■ Task item ■
Reproduce the listing exactly, keeping every word as it is.

|---|

--- src/rtl/gps_nmea_tx_hex.sv ---
// Combinational nibble to uppercase ASCII hex digit.
module gps_hex_ascii (
    input  logic [3:0] nib,
    output logic [7:0] ascii
);
    assign ascii = (nib > 4'd9) ? (8'h37 + {4'h0, nib}) : (8'h30 + {4'h0, nib});
endmodule

--- src/rtl/gps_nmea_tx.sv ---
// Streams one "$GPRMC,hhmmss,S[*hh]\r\n" sentence per accepted start over valid/ready.
// Macro GPS_NMEA_TX_CKSUM_EN enables the checksum trailer (20 bytes vs 17).
module gps_nmea_tx
    import gps_nmea_pkg::*;
(
    input  logic        clk,
    input  logic        rst_n,
    input  logic        start,
    input  logic [23:0] time_bcd,
    input  logic        fix_valid,
    input  logic        gps_ready_in,
    output logic        gps_valid_out,
    output logic [7:0]  gps_data_out,
    output logic        busy,
    output logic        done
);
    state_t      state_r;
    state_t      nxt_state_s;
    logic [2:0]  idx_r;
    logic [2:0]  nxt_idx_s;
    logic [23:0] time_r;
    logic        stat_r;
    logic [3:0]  nib_s;
    logic [7:0]  byte_s;
    logic        xfer_s;
    logic        accept_s;
`ifdef GPS_NMEA_TX_CKSUM_EN
    logic [7:0]  cksum_r;
    logic        cks_en_s;
    logic [7:0]  hex_hi_s;
    logic [7:0]  hex_lo_s;

    gps_hex_ascii u_hex_hi (.nib(cksum_r[7:4]), .ascii(hex_hi_s));
    gps_hex_ascii u_hex_lo (.nib(cksum_r[3:0]), .ascii(hex_lo_s));
`endif

    assign xfer_s   = gps_valid_out & gps_ready_in;
    // The done cycle is already IDLE but must not accept a new start
    assign accept_s = (state_r == IDLE) & start & ~done;

    // Next state/index, and the byte that will be presented in that state
    always_comb begin
        nxt_state_s = state_r;
        nxt_idx_s   = idx_r;
        nib_s       = 4'h0;
        byte_s      = 8'h00;
`ifdef GPS_NMEA_TX_CKSUM_EN
        cks_en_s    = 1'b0;
`endif
        case (state_r)
            IDLE: begin
                nxt_state_s = HDR;
                nxt_idx_s   = 3'd0;
            end
            HDR: begin
`ifdef GPS_NMEA_TX_CKSUM_EN
                cks_en_s = (idx_r != 3'd0);
`endif
                if (idx_r == 3'd6) begin
                    nxt_state_s = TIME;
                    nxt_idx_s   = 3'd0;
                end else begin
                    nxt_idx_s = idx_r + 3'd1;
                end
            end
            TIME: begin
`ifdef GPS_NMEA_TX_CKSUM_EN
                cks_en_s = 1'b1;
`endif
                if (idx_r == 3'd5) begin
                    nxt_state_s = SEP;
                    nxt_idx_s   = 3'd0;
                end else begin
                    nxt_idx_s = idx_r + 3'd1;
                end
            end
            SEP: begin
`ifdef GPS_NMEA_TX_CKSUM_EN
                cks_en_s = 1'b1;
`endif
                nxt_state_s = STAT;
            end
`ifdef GPS_NMEA_TX_CKSUM_EN
            STAT: begin
                cks_en_s    = 1'b1;
                nxt_state_s = STAR;
            end
            STAR:    nxt_state_s = CK_HI;
            CK_HI:   nxt_state_s = CK_LO;
            CK_LO:   nxt_state_s = CR;
`else
            STAT:    nxt_state_s = CR;
`endif
            CR:      nxt_state_s = LF;
            LF:      nxt_state_s = IDLE;
            default: nxt_state_s = IDLE;
        endcase

        case (nxt_idx_s)
            3'd0:    nib_s = time_r[23:20];
            3'd1:    nib_s = time_r[19:16];
            3'd2:    nib_s = time_r[15:12];
            3'd3:    nib_s = time_r[11:8];
            3'd4:    nib_s = time_r[7:4];
            3'd5:    nib_s = time_r[3:0];
            default: nib_s = 4'h0;
        endcase

        case (nxt_state_s)
            HDR: begin
                if (nxt_idx_s == 3'd0) begin
                    byte_s = ASC_DOLLAR;
                end else begin
                    byte_s = HDR_BYTES[nxt_idx_s - 3'd1];
                end
            end
            TIME:    byte_s = bcd_ascii(nib_s);
            SEP:     byte_s = ASC_COMMA;
            STAT:    byte_s = stat_r ? ASC_A : ASC_V;
`ifdef GPS_NMEA_TX_CKSUM_EN
            STAR:    byte_s = ASC_STAR;
            CK_HI:   byte_s = hex_hi_s;
            CK_LO:   byte_s = hex_lo_s;
`endif
            CR:      byte_s = ASC_CR;
            LF:      byte_s = ASC_LF;
            default: byte_s = 8'h00;
        endcase
    end

    // Sentence sequencer with registered stream outputs
    always_ff @(posedge clk or negedge rst_n) begin
        if (!rst_n) begin
            state_r       <= IDLE;
            idx_r         <= 3'd0;
            time_r        <= 24'h000000;
            stat_r        <= 1'b0;
            gps_valid_out <= 1'b0;
            gps_data_out  <= 8'h00;
            busy          <= 1'b0;
            done          <= 1'b0;
`ifdef GPS_NMEA_TX_CKSUM_EN
            cksum_r       <= 8'h00;
`endif
        end else if (accept_s) begin
            state_r       <= nxt_state_s;
            idx_r         <= nxt_idx_s;
            time_r        <= time_bcd;
            stat_r        <= fix_valid;
            gps_valid_out <= 1'b1;
            gps_data_out  <= byte_s;
            busy          <= 1'b1;
            done          <= 1'b0;
`ifdef GPS_NMEA_TX_CKSUM_EN
            cksum_r       <= 8'h00;
`endif
        end else if (xfer_s) begin
            state_r <= nxt_state_s;
            idx_r   <= nxt_idx_s;
`ifdef GPS_NMEA_TX_CKSUM_EN
            if (cks_en_s) begin
                cksum_r <= cksum_r ^ gps_data_out;
            end
`endif
            if (state_r == LF) begin
                gps_valid_out <= 1'b0;
                gps_data_out  <= 8'h00;
                busy          <= 1'b0;
                done          <= 1'b1;
            end else begin
                gps_data_out  <= byte_s;
                done          <= 1'b0;
            end
        end else begin
            done <= 1'b0;
        end
    end

endmodule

|---|

■ Exercise answer ■
--- src/rtl/gps_nmea_tx_hex.sv ---
// Combinational nibble to uppercase ASCII hex digit.
module gps_hex_ascii (
    input  logic [3:0] nib,
    output logic [7:0] ascii
);
    assign ascii = (nib > 4'd9) ? (8'h37 + {4'h0, nib}) : (8'h30 + {4'h0, nib});
endmodule

--- src/rtl/gps_nmea_tx.sv ---
// Streams one "$GPRMC,hhmmss,S[*hh]\r\n" sentence per accepted start over valid/ready.
// Macro GPS_NMEA_TX_CKSUM_EN enables the checksum trailer (20 bytes vs 17).
module gps_nmea_tx
    import gps_nmea_pkg::*;
(
    input  logic        clk,
    input  logic        rst_n,
    input  logic        start,
    input  logic [23:0] time_bcd,
    input  logic        fix_valid,
    input  logic        gps_ready_in,
    output logic        gps_valid_out,
    output logic [7:0]  gps_data_out,
    output logic        busy,
    output logic        done
);
    state_t      state_r;
    state_t      nxt_state_s;
    logic [2:0]  idx_r;
    logic [2:0]  nxt_idx_s;
    logic [23:0] time_r;
    logic        stat_r;
    logic [3:0]  nib_s;
    logic [7:0]  byte_s;
    logic        xfer_s;
    logic        accept_s;
`ifdef GPS_NMEA_TX_CKSUM_EN
    logic [7:0]  cksum_r;
    logic        cks_en_s;
    logic [7:0]  hex_hi_s;
    logic [7:0]  hex_lo_s;

    gps_hex_ascii u_hex_hi (.nib(cksum_r[7:4]), .ascii(hex_hi_s));
    gps_hex_ascii u_hex_lo (.nib(cksum_r[3:0]), .ascii(hex_lo_s));
`endif

    assign xfer_s   = gps_valid_out & gps_ready_in;
    // The done cycle is already IDLE but must not accept a new start
    assign accept_s = (state_r == IDLE) & start & ~done;

    // Next state/index, and the byte that will be presented in that state
    always_comb begin
        nxt_state_s = state_r;
        nxt_idx_s   = idx_r;
        nib_s       = 4'h0;
        byte_s      = 8'h00;
`ifdef GPS_NMEA_TX_CKSUM_EN
        cks_en_s    = 1'b0;
`endif
        case (state_r)
            IDLE: begin
                nxt_state_s = HDR;
                nxt_idx_s   = 3'd0;
            end
            HDR: begin
`ifdef GPS_NMEA_TX_CKSUM_EN
                cks_en_s = (idx_r != 3'd0);
`endif
                if (idx_r == 3'd6) begin
                    nxt_state_s = TIME;
                    nxt_idx_s   = 3'd0;
                end else begin
                    nxt_idx_s = idx_r + 3'd1;
                end
            end
            TIME: begin
`ifdef GPS_NMEA_TX_CKSUM_EN
                cks_en_s = 1'b1;
`endif
                if (idx_r == 3'd5) begin
                    nxt_state_s = SEP;
                    nxt_idx_s   = 3'd0;
                end else begin
                    nxt_idx_s = idx_r + 3'd1;
                end
            end
            SEP: begin
`ifdef GPS_NMEA_TX_CKSUM_EN
                cks_en_s = 1'b1;
`endif
                nxt_state_s = STAT;
            end
`ifdef GPS_NMEA_TX_CKSUM_EN
            STAT: begin
                cks_en_s    = 1'b1;
                nxt_state_s = STAR;
            end
            STAR:    nxt_state_s = CK_HI;
            CK_HI:   nxt_state_s = CK_LO;
            CK_LO:   nxt_state_s = CR;
`else
            STAT:    nxt_state_s = CR;
`endif
            CR:      nxt_state_s = LF;
            LF:      nxt_state_s = IDLE;
            default: nxt_state_s = IDLE;
        endcase

        case (nxt_idx_s)
            3'd0:    nib_s = time_r[23:20];
            3'd1:    nib_s = time_r[19:16];
            3'd2:    nib_s = time_r[15:12];
            3'd3:    nib_s = time_r[11:8];
            3'd4:    nib_s = time_r[7:4];
            3'd5:    nib_s = time_r[3:0];
            default: nib_s = 4'h0;
        endcase

        case (nxt_state_s)
            HDR: begin
                if (nxt_idx_s == 3'd0) begin
                    byte_s = ASC_DOLLAR;
                end else begin
                    byte_s = HDR_BYTES[nxt_idx_s - 3'd1];
                end
            end
            TIME:    byte_s = bcd_ascii(nib_s);
            SEP:     byte_s = ASC_COMMA;
            STAT:    byte_s = stat_r ? ASC_A : ASC_V;
`ifdef GPS_NMEA_TX_CKSUM_EN
            STAR:    byte_s = ASC_STAR;
            CK_HI:   byte_s = hex_hi_s;
            CK_LO:   byte_s = hex_lo_s;
`endif
            CR:      byte_s = ASC_CR;
            LF:      byte_s = ASC_LF;
            default: byte_s = 8'h00;
        endcase
    end

    // Sentence sequencer with registered stream outputs
    always_ff @(posedge clk or negedge rst_n) begin
        if (!rst_n) begin
            state_r       <= IDLE;
            idx_r         <= 3'd0;
            time_r        <= 24'h000000;
            stat_r        <= 1'b0;
            gps_valid_out <= 1'b0;
            gps_data_out  <= 8'h00;
            busy          <= 1'b0;
            done          <= 1'b0;
`ifdef GPS_NMEA_TX_CKSUM_EN
            cksum_r       <= 8'h00;
`endif
        end else if (accept_s) begin
            state_r       <= nxt_state_s;
            idx_r         <= nxt_idx_s;
            time_r        <= time_bcd;
            stat_r        <= fix_valid;
            gps_valid_out <= 1'b1;
            gps_data_out  <= byte_s;
            busy          <= 1'b1;
            done          <= 1'b0;
`ifdef GPS_NMEA_TX_CKSUM_EN
            cksum_r       <= 8'h00;
`endif
        end else if (xfer_s) begin
            state_r <= nxt_state_s;
            idx_r   <= nxt_idx_s;
`ifdef GPS_NMEA_TX_CKSUM_EN
            if (cks_en_s) begin
                cksum_r <= cksum_r ^ gps_data_out;
            end
`endif
            if (state_r == LF) begin
                gps_valid_out <= 1'b0;
                gps_data_out  <= 8'h00;
                busy          <= 1'b0;
                done          <= 1'b1;
            end else begin
                gps_data_out  <= byte_s;
                done          <= 1'b0;
            end
        end else begin
            done <= 1'b0;
        end
    end

endmodule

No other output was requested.